- Information given:

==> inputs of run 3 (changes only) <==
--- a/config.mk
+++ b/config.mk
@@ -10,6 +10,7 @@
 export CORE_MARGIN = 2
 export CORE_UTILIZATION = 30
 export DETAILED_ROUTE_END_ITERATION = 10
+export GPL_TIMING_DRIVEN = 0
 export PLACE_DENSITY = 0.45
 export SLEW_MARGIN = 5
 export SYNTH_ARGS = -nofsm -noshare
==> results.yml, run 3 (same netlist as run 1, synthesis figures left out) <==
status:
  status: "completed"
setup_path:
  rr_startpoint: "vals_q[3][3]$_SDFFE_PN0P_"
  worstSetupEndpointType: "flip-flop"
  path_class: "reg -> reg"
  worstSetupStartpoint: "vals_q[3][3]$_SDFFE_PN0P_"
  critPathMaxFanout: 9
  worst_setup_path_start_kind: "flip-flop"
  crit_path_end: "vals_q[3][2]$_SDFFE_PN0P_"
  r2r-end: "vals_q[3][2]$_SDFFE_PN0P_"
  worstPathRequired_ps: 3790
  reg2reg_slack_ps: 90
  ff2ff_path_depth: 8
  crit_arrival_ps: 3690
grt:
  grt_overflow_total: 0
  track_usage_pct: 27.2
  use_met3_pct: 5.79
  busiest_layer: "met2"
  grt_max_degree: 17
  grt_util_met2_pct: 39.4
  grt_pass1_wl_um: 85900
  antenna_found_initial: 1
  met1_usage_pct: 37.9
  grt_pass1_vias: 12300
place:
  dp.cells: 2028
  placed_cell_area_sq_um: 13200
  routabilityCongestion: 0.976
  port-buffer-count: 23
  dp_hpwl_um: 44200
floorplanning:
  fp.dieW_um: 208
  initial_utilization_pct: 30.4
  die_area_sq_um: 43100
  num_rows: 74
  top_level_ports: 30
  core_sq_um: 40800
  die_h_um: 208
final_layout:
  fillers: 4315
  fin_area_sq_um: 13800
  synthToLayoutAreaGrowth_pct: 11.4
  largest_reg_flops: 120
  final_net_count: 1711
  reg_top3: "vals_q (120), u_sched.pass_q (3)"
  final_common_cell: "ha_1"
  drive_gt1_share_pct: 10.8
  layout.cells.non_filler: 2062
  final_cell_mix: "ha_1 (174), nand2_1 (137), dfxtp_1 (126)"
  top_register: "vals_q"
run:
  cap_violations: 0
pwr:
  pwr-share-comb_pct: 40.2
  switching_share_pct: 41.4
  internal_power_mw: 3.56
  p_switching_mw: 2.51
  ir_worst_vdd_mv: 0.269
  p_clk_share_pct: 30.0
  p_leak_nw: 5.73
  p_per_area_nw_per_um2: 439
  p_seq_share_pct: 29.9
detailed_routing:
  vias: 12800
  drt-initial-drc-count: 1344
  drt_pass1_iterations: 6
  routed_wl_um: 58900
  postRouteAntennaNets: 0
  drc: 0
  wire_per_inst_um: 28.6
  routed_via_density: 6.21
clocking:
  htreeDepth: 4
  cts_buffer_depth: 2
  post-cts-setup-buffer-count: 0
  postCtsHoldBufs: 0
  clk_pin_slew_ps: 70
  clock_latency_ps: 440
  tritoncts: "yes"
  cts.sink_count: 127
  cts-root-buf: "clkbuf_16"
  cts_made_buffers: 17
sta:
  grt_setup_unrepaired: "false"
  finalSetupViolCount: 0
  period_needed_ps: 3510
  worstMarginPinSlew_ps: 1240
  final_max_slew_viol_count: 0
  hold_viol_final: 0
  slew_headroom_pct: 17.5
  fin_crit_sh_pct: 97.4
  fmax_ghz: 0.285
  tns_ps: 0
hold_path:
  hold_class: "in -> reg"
File: src/rtl/wer_rd_select.sv
module wer_rd_select #(
  parameter int W = 32,
  parameter int N = 4
) (
  input  logic [N-1:0]   sel,
  input  logic [N*W-1:0] words,
  output logic [W-1:0]   word_out
);

  // AND-OR selection: each strobe bit gates its own sub-word onto the result.
  always_comb begin
    word_out = '0;
    for (int i = 0; i < N; i++) begin
      if (sel[i])
        word_out = word_out | words[i*W +: W];
    end
  end

endmodule

File: src/rtl/wer_ack_timer.sv
module wer_ack_timer #(
  parameter int LAT = 0,
  parameter int W   = 32
) (
  input  logic         clk,
  input  logic         rst_n,
  input  logic         rd_go,
  input  logic         wr_go,
  input  logic [W-1:0] live_word,
  output logic         rd_ack,
  output logic         wr_ack,
  output logic [W-1:0] rd_data,
  output logic         busy
);

  localparam int CNT_W = (LAT < 2) ? 1 : $clog2(LAT + 1);

  generate
    if (LAT == 0) begin : g_zero
      // Same-cycle answer: nothing to remember between cycles.
      assign rd_ack  = rd_go;
      assign wr_ack  = wr_go;
      assign rd_data = rd_go ? live_word : '0;
      assign busy    = 1'b0;
    end else begin : g_delay
      logic             pend_q;
      logic             pend_wr_q;
      logic [CNT_W-1:0] cnt_q;
      logic [W-1:0]     hold_q;
      logic             accept;
      logic             last_cycle;

      assign accept     = (rd_go || wr_go) && !pend_q;
      assign last_cycle = pend_q && (cnt_q == CNT_W'(1));

      always_ff @(posedge clk or negedge rst_n) begin
        if (!rst_n) begin
          pend_q    <= 1'b0;
          pend_wr_q <= 1'b0;
          cnt_q     <= '0;
          hold_q    <= '0;
        end else if (accept) begin
          pend_q    <= 1'b1;
          pend_wr_q <= wr_go;
          cnt_q     <= CNT_W'(LAT);
          hold_q    <= rd_go ? live_word : '0;
        end else if (pend_q) begin
          cnt_q <= cnt_q - CNT_W'(1);
          if (last_cycle)
            pend_q <= 1'b0;
        end
      end

      assign rd_ack  = last_cycle && !pend_wr_q;
      assign wr_ack  = last_cycle && pend_wr_q;
      assign rd_data = (last_cycle && !pend_wr_q) ? hold_q : '0;
      assign busy    = pend_q;
    end
  endgenerate

endmodule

- Assignment: The line with "critPathMaxFanout: 9" is the last to include; transcribe exactly every line from the top of the material above down to it.

- Answer to this task:
==> inputs of run 3 (changes only) <==
--- a/config.mk
+++ b/config.mk
@@ -10,6 +10,7 @@
 export CORE_MARGIN = 2
 export CORE_UTILIZATION = 30
 export DETAILED_ROUTE_END_ITERATION = 10
+export GPL_TIMING_DRIVEN = 0
 export PLACE_DENSITY = 0.45
 export SLEW_MARGIN = 5
 export SYNTH_ARGS = -nofsm -noshare
==> results.yml, run 3 (same netlist as run 1, synthesis figures left out) <==
status:
  status: "completed"
setup_path:
  rr_startpoint: "vals_q[3][3]$_SDFFE_PN0P_"
  worstSetupEndpointType: "flip-flop"
  path_class: "reg -> reg"
  worstSetupStartpoint: "vals_q[3][3]$_SDFFE_PN0P_"
  critPathMaxFanout: 9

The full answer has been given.